La
palabra del Señor llegó a Natán en estos términos:
"Ve a decirle a mi
servidor David:
Así habla el Señor:
Yo elevaré después de ti a uno de tus descendientes,
a uno que saldrá de tus entrañas,
y afianzaré su realeza.
Tu casa y tu reino durarán eternamente delante de
mí,
y tu trono será estable para siempre".
2 Sam. 7. 4-5, 12, 16
¡Les aseguro que muchos profetas y reyes
quisieron ver lo que ustedes ven y no lo vieron,
oír lo que ustedes oyen y no lo oyeron!
Lc. 10. 24
La palabra del Señor llegó a mí en estos términos:
"Antes de formarte en el vientre materno, yo te
conocía;
antes de que salieras del seno, yo te había
consagrado,
te había constituido profeta para las naciones".

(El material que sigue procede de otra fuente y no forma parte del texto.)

===== config.mk =====
export PLATFORM = sky130hd
export DESIGN_NAME = stripe_request_splitter
export DESIGN_NICKNAME = d
export VERILOG_FILES = /design/src/rtl/srs_pkg.sv /design/src/rtl/stripe_request_splitter.sv /design/src/rtl/srs_divider.sv /design/src/rtl/srs_front.sv /design/src/rtl/srs_queue.sv /design/src/rtl/srs_back.sv
export SDC_FILE = /design/constraint.sdc
export NUM_CORES = 2
export LEC_CHECK = 0
export BUFFER_PORTS_ARGS = -buffer_cell sky130_fd_sc_hd__buf_2
export CAP_MARGIN = 40
export CORE_MARGIN = 1.5
export CORE_UTILIZATION = 35
export DETAILED_ROUTE_END_ITERATION = 6
export GPL_TIMING_DRIVEN = 0
export HOLD_SLACK_MARGIN = 0.12
export SETUP_SLACK_MARGIN = 0.1
export SLEW_MARGIN = 25
export SYNTH_ARGS = -nofsm -noshare
export SYNTH_HDL_FRONTEND = slang
export SYNTH_SLANG_ARGS = --single-unit

===== constraint.sdc =====
create_clock -name clk -period 15.4 [get_ports clk]
set_input_delay 0.77 -clock clk [delete_from_list [all_inputs] [get_ports clk]]
set_output_delay 0.77 -clock clk [all_outputs]
set_load 0.05 [all_outputs]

El Señor extendió su mano,
tocó mi boca y me dijo:
"Yo pongo mis palabras en tu boca.
Yo te establezco en este día
sobre las naciones y sobre los reinos,
para arrancar y derribar,
para perder y demoler,
para edificar y plantar".
Jer. 1. 4-5, 9-10
Moisés dijo:
"El Señor Dios suscitará para ustedes,
de entre sus hermanos,
un profeta semejante a mí,
y ustedes obedecerán a todo lo que él les diga.

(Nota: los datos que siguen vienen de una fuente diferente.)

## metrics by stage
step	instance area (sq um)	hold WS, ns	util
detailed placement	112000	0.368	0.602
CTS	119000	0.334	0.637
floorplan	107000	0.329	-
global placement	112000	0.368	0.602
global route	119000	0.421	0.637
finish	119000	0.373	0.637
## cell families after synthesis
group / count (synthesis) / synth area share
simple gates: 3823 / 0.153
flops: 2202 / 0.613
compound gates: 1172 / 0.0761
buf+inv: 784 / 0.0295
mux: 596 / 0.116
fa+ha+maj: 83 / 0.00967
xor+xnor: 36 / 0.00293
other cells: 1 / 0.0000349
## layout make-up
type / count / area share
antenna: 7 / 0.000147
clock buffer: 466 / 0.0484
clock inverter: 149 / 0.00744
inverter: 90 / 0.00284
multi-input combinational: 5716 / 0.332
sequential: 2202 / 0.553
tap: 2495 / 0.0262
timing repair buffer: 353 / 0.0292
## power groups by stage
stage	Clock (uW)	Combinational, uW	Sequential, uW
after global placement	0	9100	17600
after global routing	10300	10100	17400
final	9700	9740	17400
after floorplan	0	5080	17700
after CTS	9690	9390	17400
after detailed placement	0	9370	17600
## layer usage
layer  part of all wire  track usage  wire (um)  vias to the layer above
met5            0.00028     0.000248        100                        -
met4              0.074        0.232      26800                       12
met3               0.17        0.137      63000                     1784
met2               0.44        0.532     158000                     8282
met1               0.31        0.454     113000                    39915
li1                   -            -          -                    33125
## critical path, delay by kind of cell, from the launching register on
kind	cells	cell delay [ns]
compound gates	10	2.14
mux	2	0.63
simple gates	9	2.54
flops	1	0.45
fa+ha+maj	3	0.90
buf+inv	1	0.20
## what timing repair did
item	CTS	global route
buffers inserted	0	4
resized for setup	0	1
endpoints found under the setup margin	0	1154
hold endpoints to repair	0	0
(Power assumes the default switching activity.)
$ cat src/rtl/assert_macros.svh
// Assertion macros shared by the RTL of the digit histogram vote block.
// Define ASSERT_OFF to compile all checks out; no other dependencies.
`ifndef ASSERT_MACROS_SVH
`define ASSERT_MACROS_SVH

`ifndef ASSERT_OFF

// Same-cycle implication, disabled while reset is asserted
`define ASSERT_IMPLIES(label, clk, rst_n, ante, cons) \
    label: assert property (@(posedge clk) disable iff (!(rst_n)) (ante) |-> (cons)) \
        else $error("assertion failed: same-cycle implication");

// Next-cycle implication, disabled while reset is asserted
`define ASSERT_NEXT(label, clk, rst_n, ante, cons) \
    label: assert property (@(posedge clk) disable iff (!(rst_n)) (ante) |=> (cons)) \
        else $error("assertion failed: next-cycle implication");

`else

`define ASSERT_IMPLIES(label, clk, rst_n, ante, cons)
`define ASSERT_NEXT(label, clk, rst_n, ante, cons)

`endif

`endif

$ cat src/rtl/dhv_pkg.sv
// Package for the digit histogram vote block: fixed field widths, codes and
// the control bundle between the sequencer and the vote unit. No dependencies.
package dhv_pkg;

    // Fixed field widths
    localparam int MODE_W    = 2;
    localparam int LEN_W     = 4;
    localparam int CHAR_W    = 8;
    localparam int CELL_W    = 4;
    localparam int SAMPLE_W  = 4;
    localparam int IN_DATA_W  = 24;  // 20 bits of fields, padded to whole bytes
    localparam int OUT_DATA_W = 24;  // 20 bits of fields, padded to whole bytes
    localparam int OUT_USER_W = 2;

    // ASCII and message constants
    localparam logic [CHAR_W-1:0] ASCII_ZERO   = 8'd48;
    localparam logic [LEN_W-1:0]  PAIR_MIN_LEN = 4'd3;

    // Placement modes
    localparam logic [MODE_W-1:0] MODE_LEFT   = 2'd0;
    localparam logic [MODE_W-1:0] MODE_MIDDLE = 2'd1;
    localparam logic [MODE_W-1:0] MODE_RIGHT  = 2'd2;
    localparam logic [MODE_W-1:0] MODE_RESET  = MODE_MIDDLE;

    // Input actions
    localparam logic ACT_PROCESS = 1'b0;
    localparam logic ACT_CLEAR   = 1'b1;

    // Grid cell indexes
    localparam int GRID_TL = 0;
    localparam int GRID_TR = 1;
    localparam int GRID_BL = 2;
    localparam int GRID_BR = 3;

    // Per-cycle control of the shared compare/bump unit
    typedef struct packed {
        logic eval;   // a histogram entry is presented this cycle
        logic first;  // entry 0 of the sweep: restart the running max
        logic bump;   // this entry is the voted digit: add one, saturating
    } eval_ctl_t;

endpackage

$ cat src/rtl/dhv_ram.sv
// Generic single-write, single-read RAM with registered read data.
// No dependencies.
module dhv_ram #(
    parameter int WIDTH = 16,
    parameter int DEPTH = 24
) (
    input  logic                     aclk,
    input  logic                     wr_en,
    input  logic [$clog2(DEPTH)-1:0] wr_addr,
    input  logic [WIDTH-1:0]         wr_data,
    input  logic                     rd_en,
    input  logic [$clog2(DEPTH)-1:0] rd_addr,
    output logic [WIDTH-1:0]         rd_data
);

    logic [WIDTH-1:0] mem [DEPTH];
    logic [WIDTH-1:0] rd_data_reg;

    always_ff @(posedge aclk) begin
        if (wr_en) begin
            mem[wr_addr] <= wr_data;
        end
        if (rd_en) begin
            rd_data_reg <= mem[rd_addr];
        end
    end

    assign rd_data = rd_data_reg;

endmodule

$ cat src/rtl/dhv_vote_unit.sv
// Shared saturating increment and running argmax used by every histogram sweep.
// Depends on dhv_pkg (eval_ctl_t).
module dhv_vote_unit
    import dhv_pkg::*;
#(
    parameter int CNT_W = 16,
    parameter int IDX_W = 3
) (
    input  logic             aclk,
    input  eval_ctl_t        ctl,
    input  logic [IDX_W-1:0] idx,
    input  logic [CNT_W-1:0] value_in,
    output logic [CNT_W-1:0] value_out,
    output logic [IDX_W-1:0] best_idx
);

    logic [CNT_W-1:0] best_val_reg;
    logic [IDX_W-1:0] best_idx_reg;
    logic             take;

    // saturating bump of the voted entry
    assign value_out = (ctl.bump && (value_in != '1)) ? value_in + CNT_W'(1) : value_in;

    // strict greater: the lowest index keeps ties
    assign take = ctl.first || (value_out > best_val_reg);

    always_ff @(posedge aclk) begin
        if (ctl.eval && take) begin
            best_val_reg <= value_out;
            best_idx_reg <= idx;
        end
    end

    assign best_idx = best_idx_reg;

endmodule

$ cat src/rtl/digit_histogram_vote_core.sv
// Digit histogram vote core: pair and target histograms, argmax vote, 2x2 grid.
// Depends on dhv_pkg, dhv_ram, dhv_vote_unit and assert_macros.svh.
//
//  channel  | direction | tdata (low bit up)                       | tuser
//  ---------+-----------+------------------------------------------+---------------------
//  s_       | in        | msg_len, first_char, third_char, pad     | action
//  m_       | out       | tl, tr, bl, br cells, target_digit, pad  | target_ready, bad_digit
//  cfg_     | in        | cfg_data = placement_mode                | -
//
// A pair message sweeps both pair histograms, a short message sweeps the target
// histogram, and a clear action goes straight to the result. Each sweep takes one
// entry per cycle through the count RAM's single read port and the shared vote unit.
// Reset (aresetn low, synchronous) empties all histograms via valid bits. s_tready
// is high only when idle; a result waiting on m_tready holds the last step of the
// next item.
`include "assert_macros.svh"

module digit_histogram_vote_core
    import dhv_pkg::*;
#(
    parameter int NUM_CLASSES    = 8,
    parameter int TARGET_SAMPLES = 10,
    parameter int COUNT_WIDTH    = 16
) (
    input  logic                  aclk,
    input  logic                  aresetn,
    // input stream
    input  logic                  s_tvalid,
    output logic                  s_tready,
    input  logic [IN_DATA_W-1:0]  s_tdata,   // [3:0] msg_len, [11:4] first_char,
                                             // [19:12] third_char, [23:20] zero
    input  logic                  s_tuser,   // [0] action
    // result stream
    output logic                  m_tvalid,
    input  logic                  m_tready,
    output logic [OUT_DATA_W-1:0] m_tdata,   // [3:0] cell_top_left, [7:4] cell_top_right,
                                             // [11:8] cell_bottom_left,
                                             // [15:12] cell_bottom_right,
                                             // [19:16] target_digit, [23:20] zero
    output logic [OUT_USER_W-1:0] m_tuser,   // [0] target_ready, [1] bad_digit
    // configuration
    input  logic                  cfg_valid,
    output logic                  cfg_ready,
    input  logic [MODE_W-1:0]     cfg_data
);

    localparam int NC    = NUM_CLASSES;
    localparam int DEPTH = 3 * NC;
    localparam int AW    = $clog2(DEPTH);
    localparam int IW    = $clog2(NC);
    localparam int CW    = $clog2(NC + 1);
    localparam logic [AW-1:0] BASE_P1  = AW'(NC);
    localparam logic [AW-1:0] BASE_TGT = AW'(2 * NC);
    localparam logic [CHAR_W-1:0] DIG_LO = ASCII_ZERO + CHAR_W'(1);
    localparam logic [CHAR_W-1:0] DIG_HI = ASCII_ZERO + CHAR_W'(NC);

    typedef enum logic [1:0] {ST_IDLE, ST_SWEEP, ST_FINISH} state_t;
    typedef enum logic [1:0] {BANK_P0, BANK_P1, BANK_TGT} bank_t;

    // control state
    state_t               state_reg, state_next;
    bank_t                bank_reg, bank_next;
    logic [CW-1:0]        cnt_reg, cnt_next;
    logic                 is_clear_reg, is_clear_next;
    logic [DEPTH-1:0]     vld_reg, vld_next;
    logic [SAMPLE_W-1:0]  sample_cnt_reg, sample_cnt_next;
    logic [CELL_W-1:0]    target_win_reg, target_win_next;
    logic [CELL_W-1:0]    grid_reg [4];
    logic [CELL_W-1:0]    grid_next [4];
    logic [MODE_W-1:0]    mode_reg, mode_next;
    logic                 m_tvalid_reg, m_tvalid_next;

    // payload
    logic [IW-1:0]         dig0_reg, dig0_next, dig1_reg, dig1_next;
    logic                  hit0_reg, hit0_next, hit1_reg, hit1_next;
    logic                  bad_reg, bad_next;
    logic [CELL_W-1:0]     win0_reg, win0_next;
    logic [OUT_DATA_W-1:0] m_tdata_reg, m_tdata_next;
    logic [OUT_USER_W-1:0] m_tuser_reg, m_tuser_next;

    // datapath signals
    logic [LEN_W-1:0]       in_len;
    logic [CHAR_W-1:0]      in_c0, in_c1;
    logic                   in_hit0, in_hit1;
    logic [IW-1:0]          in_dig0, in_dig1;
    logic                   s_accept, out_free;
    logic [AW-1:0]          base, rd_addr, ev_addr;
    logic                   rd_en, ev_on;
    logic [IW-1:0]          ev_idx, cur_dig;
    logic                   cur_hit;
    logic [COUNT_WIDTH-1:0] rd_data, ev_value, upd_value;
    logic [IW-1:0]          best_idx;
    logic [CELL_W-1:0]      win_cur;
    logic [SAMPLE_W-1:0]    sample_inc;
    eval_ctl_t              ev_ctl;

    assign s_tready  = (state_reg == ST_IDLE);
    assign cfg_ready = 1'b1;
    assign s_accept  = s_tvalid && s_tready;
    assign out_free  = !m_tvalid_reg || m_tready;

    // field unpack and digit decode
    assign in_len  = s_tdata[3:0];
    assign in_c0   = s_tdata[11:4];
    assign in_c1   = s_tdata[19:12];
    assign in_hit0 = (in_c0 >= DIG_LO) && (in_c0 <= DIG_HI);
    assign in_hit1 = (in_c1 >= DIG_LO) && (in_c1 <= DIG_HI);
    assign in_dig0 = IW'(in_c0 - DIG_LO);
    assign in_dig1 = IW'(in_c1 - DIG_LO);

    // sweep addressing: read entry cnt, evaluate entry cnt-1
    always_comb begin
        unique case (bank_reg)
            BANK_P0:  base = '0;
            BANK_P1:  base = BASE_P1;
            BANK_TGT: base = BASE_TGT;
            default:  base = '0;
        endcase
    end

    assign rd_en   = (state_reg == ST_SWEEP) && (cnt_reg < CW'(NC));
    assign rd_addr = base + AW'(cnt_reg);
    assign ev_on   = (state_reg == ST_SWEEP) && (cnt_reg != '0);
    assign ev_idx  = IW'(cnt_reg - CW'(1));
    assign ev_addr = base + AW'(ev_idx);
    assign cur_dig = (bank_reg == BANK_P1) ? dig1_reg : dig0_reg;
    assign cur_hit = (bank_reg == BANK_P1) ? hit1_reg : hit0_reg;
    assign ev_value = vld_reg[ev_addr] ? rd_data : '0;

    assign ev_ctl.eval  = ev_on;
    assign ev_ctl.first = ev_on && (ev_idx == '0);
    assign ev_ctl.bump  = ev_on && cur_hit && (ev_idx == cur_dig);

    dhv_ram #(
        .WIDTH (COUNT_WIDTH),
        .DEPTH (DEPTH)
    ) u_counts (
        .aclk    (aclk),
        .wr_en   (ev_ctl.bump),
        .wr_addr (ev_addr),
        .wr_data (upd_value),
        .rd_en   (rd_en),
        .rd_addr (rd_addr),
        .rd_data (rd_data)
    );

    dhv_vote_unit #(
        .CNT_W (COUNT_WIDTH),
        .IDX_W (IW)
    ) u_vote (
        .aclk      (aclk),
        .ctl       (ev_ctl),
        .idx       (ev_idx),
        .value_in  (ev_value),
        .value_out (upd_value),
        .best_idx  (best_idx)
    );

    // winner digit, kept to the cell width
    assign win_cur    = CELL_W'({1'b0, best_idx} + (IW + 1)'(1));
    assign sample_inc = sample_cnt_reg + SAMPLE_W'(1);

    // sequencer and next-state logic
    always_comb begin
        state_next      = state_reg;
        bank_next       = bank_reg;
        cnt_next        = cnt_reg;
        is_clear_next   = is_clear_reg;
        vld_next        = vld_reg;
        sample_cnt_next = sample_cnt_reg;
        target_win_next = target_win_reg;
        grid_next       = grid_reg;
        mode_next       = mode_reg;
        m_tvalid_next   = m_tvalid_reg;
        dig0_next       = dig0_reg;
        dig1_next       = dig1_reg;
        hit0_next       = hit0_reg;
        hit1_next       = hit1_reg;
        bad_next        = bad_reg;
        win0_next       = win0_reg;
        m_tdata_next    = m_tdata_reg;
        m_tuser_next    = m_tuser_reg;

        if (cfg_valid) begin
            mode_next = cfg_data;
        end

        // result taken downstream
        if (m_tvalid_reg && m_tready) begin
            m_tvalid_next = 1'b0;
        end

        // entry written back by the sweep becomes valid
        if (ev_ctl.bump) begin
            vld_next[ev_addr] = 1'b1;
        end

        unique case (state_reg)
            ST_IDLE: begin
                if (s_accept) begin
                    dig0_next = in_dig0;
                    dig1_next = in_dig1;
                    hit0_next = in_hit0;
                    hit1_next = in_hit1;
                    cnt_next  = '0;
                    if (s_tuser == ACT_CLEAR) begin
                        // empty both pair histograms at once
                        for (int i = 0; i < 2 * NC; i++) begin
                            vld_next[i] = 1'b0;
                        end
                        is_clear_next = 1'b1;
                        bad_next      = 1'b0;
                        state_next    = ST_FINISH;
                    end else if (in_len >= PAIR_MIN_LEN) begin
                        is_clear_next = 1'b0;
                        bad_next      = !in_hit0 || !in_hit1;
                        bank_next     = BANK_P0;
                        state_next    = ST_SWEEP;
                    end else begin
                        is_clear_next = 1'b0;
                        bad_next      = !in_hit0;
                        bank_next     = BANK_TGT;
                        state_next    = ST_SWEEP;
                    end
                end
            end

            ST_SWEEP: begin
                // first cycle of the second pair sweep: first winner is settled
                if (bank_reg == BANK_P1 && cnt_reg == '0) begin
                    win0_next = win_cur;
                end
                if (cnt_reg == CW'(NC)) begin
                    cnt_next = '0;
                    if (bank_reg == BANK_P0) begin
                        bank_next = BANK_P1;
                    end else begin
                        state_next = ST_FINISH;
                    end
                end else begin
                    cnt_next = cnt_reg + CW'(1);
                end
            end

            ST_FINISH: begin
                if (out_free) begin
                    m_tuser_next = {bad_reg, 1'b0};
                    if (!is_clear_reg) begin
                        if (bank_reg == BANK_P1) begin
                            // place the two pair winners
                            case (mode_reg)
                                MODE_LEFT: begin
                                    grid_next[GRID_TR] = win0_reg;
                                    grid_next[GRID_TL] = win_cur;
                                end
                                MODE_MIDDLE: begin
                                    grid_next[GRID_TL] = win0_reg;
                                    grid_next[GRID_BL] = win_cur;
                                end
                                MODE_RIGHT: begin
                                    grid_next[GRID_BL] = win0_reg;
                                    grid_next[GRID_BR] = win_cur;
                                end
                                default: ;
                            endcase
                        end else begin
                            // target round bookkeeping
                            if (sample_inc >= SAMPLE_W'(TARGET_SAMPLES)) begin
                                target_win_next = win_cur;
                                sample_cnt_next = '0;
                                m_tuser_next    = {bad_reg, 1'b1};
                            end else begin
                                sample_cnt_next = sample_inc;
                            end
                        end
                    end
                    m_tdata_next  = {4'b0000, target_win_next,
                                     grid_next[GRID_BR], grid_next[GRID_BL],
                                     grid_next[GRID_TR], grid_next[GRID_TL]};
                    m_tvalid_next = 1'b1;
                    state_next    = ST_IDLE;
                end
            end

            default: state_next = ST_IDLE;
        endcase
    end

    // control state and registered outputs
    always_ff @(posedge aclk) begin
        if (!aresetn) begin
            state_reg      <= ST_IDLE;
            bank_reg       <= BANK_P0;
            cnt_reg        <= '0;
            is_clear_reg   <= 1'b0;
            vld_reg        <= '0;
            sample_cnt_reg <= '0;
            target_win_reg <= '0;
            grid_reg       <= '{default: '0};
            mode_reg       <= MODE_RESET;
            m_tvalid_reg   <= 1'b0;
        end else begin
            state_reg      <= state_next;
            bank_reg       <= bank_next;
            cnt_reg        <= cnt_next;
            is_clear_reg   <= is_clear_next;
            vld_reg        <= vld_next;
            sample_cnt_reg <= sample_cnt_next;
            target_win_reg <= target_win_next;
            grid_reg       <= grid_next;
            mode_reg       <= mode_next;
            m_tvalid_reg   <= m_tvalid_next;
        end
    end

    // payload registers
    always_ff @(posedge aclk) begin
        dig0_reg    <= dig0_next;
        dig1_reg    <= dig1_next;
        hit0_reg    <= hit0_next;
        hit1_reg    <= hit1_next;
        bad_reg     <= bad_next;
        win0_reg    <= win0_next;
        m_tdata_reg <= m_tdata_next;
        m_tuser_reg <= m_tuser_next;
    end

    assign m_tvalid = m_tvalid_reg;
    assign m_tdata  = m_tdata_reg;
    assign m_tuser  = m_tuser_reg;

    // checks
    `ASSERT_IMPLIES(a_round_bound, aclk, aresetn, 1'b1, sample_cnt_reg < SAMPLE_W'(TARGET_SAMPLES))
    `ASSERT_IMPLIES(a_ready_resets_round, aclk, aresetn, m_tvalid_reg && m_tuser_reg[0], sample_cnt_reg == '0)
    `ASSERT_IMPLIES(a_winner_range, aclk, aresetn, m_tvalid_reg, (m_tdata_reg[3:0] <= NC) && (m_tdata_reg[7:4] <= NC) && (m_tdata_reg[11:8] <= NC) && (m_tdata_reg[15:12] <= NC) && (m_tdata_reg[19:16] <= NC))
    `ASSERT_NEXT(a_sweep_start, aclk, aresetn, s_tvalid && s_tready && (s_tuser == ACT_PROCESS), (state_reg == ST_SWEEP) && (cnt_reg == '0))

endmodule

El que no escuche a ese profeta será excluido del
pueblo".
Y todos los profetas que han hablado a partir de
Samuel,
anunciaron también estos días.
Ustedes son los herederos de los profetas
y de la Alianza que Dios hizo con sus antepasados.
Hech. 3. 22-25
La historia profética
LA HISTORIA PROFÉTICA
Después de la "Ley", la Biblia hebrea contiene dos
conjuntos de escritos, agrupados bajo el título de
LOS PROFETAS. La primera parte es de carácter
narrativo e incluye los libros de JOSUÉ, JUECES,
SAMUEL y REYES. La segunda está compuesta por los
libros de ISAÍAS, JEREMÍAS, EZEQUIEL y los DOCE
PROFETAS llamados "menores". Para distinguir estos
dos grupos de escritos "proféticos", la tradición
judía, ya a partir del siglo II a. C., dio al
primero el nombre de "Profetas anteriores", y al
segundo, el de "Profetas posteriores".
Tal vez pueda parecer extraño que varios Libros de
contenido "histórico" -como los de Josué, Jueces,
Samuel y Reyes- hayan sido incluidos entre los
escritos "proféticos". Pero esta vinculación de
"historia" y "profecía" se manifiesta llena de
sentido, si tenemos en cuenta la imagen que la
Biblia nos da del profetismo y la manera como los
antiguos israelitas narraban la historia.
Cuando se emplea la palabra "profeta", se suele
pensar en alguien dotado de una clarividencia tal
que lo capacita para predecir hechos futuros o
lejanos. Sin embargo, esta idea corresponde muy
imperfectamente a lo que fueron en realidad los
Profetas de Israel. Ellos se presentaron como
portavoces del Señor. Vivieron intensamente los
problemas de su tiempo y hablaron a sus
contemporáneos por el mandato y la autoridad que
habían recibido de Dios. Con la mirada puesta en el
momento presente, discernían la presencia y la
acción del Señor en la vida de Israel y del mundo.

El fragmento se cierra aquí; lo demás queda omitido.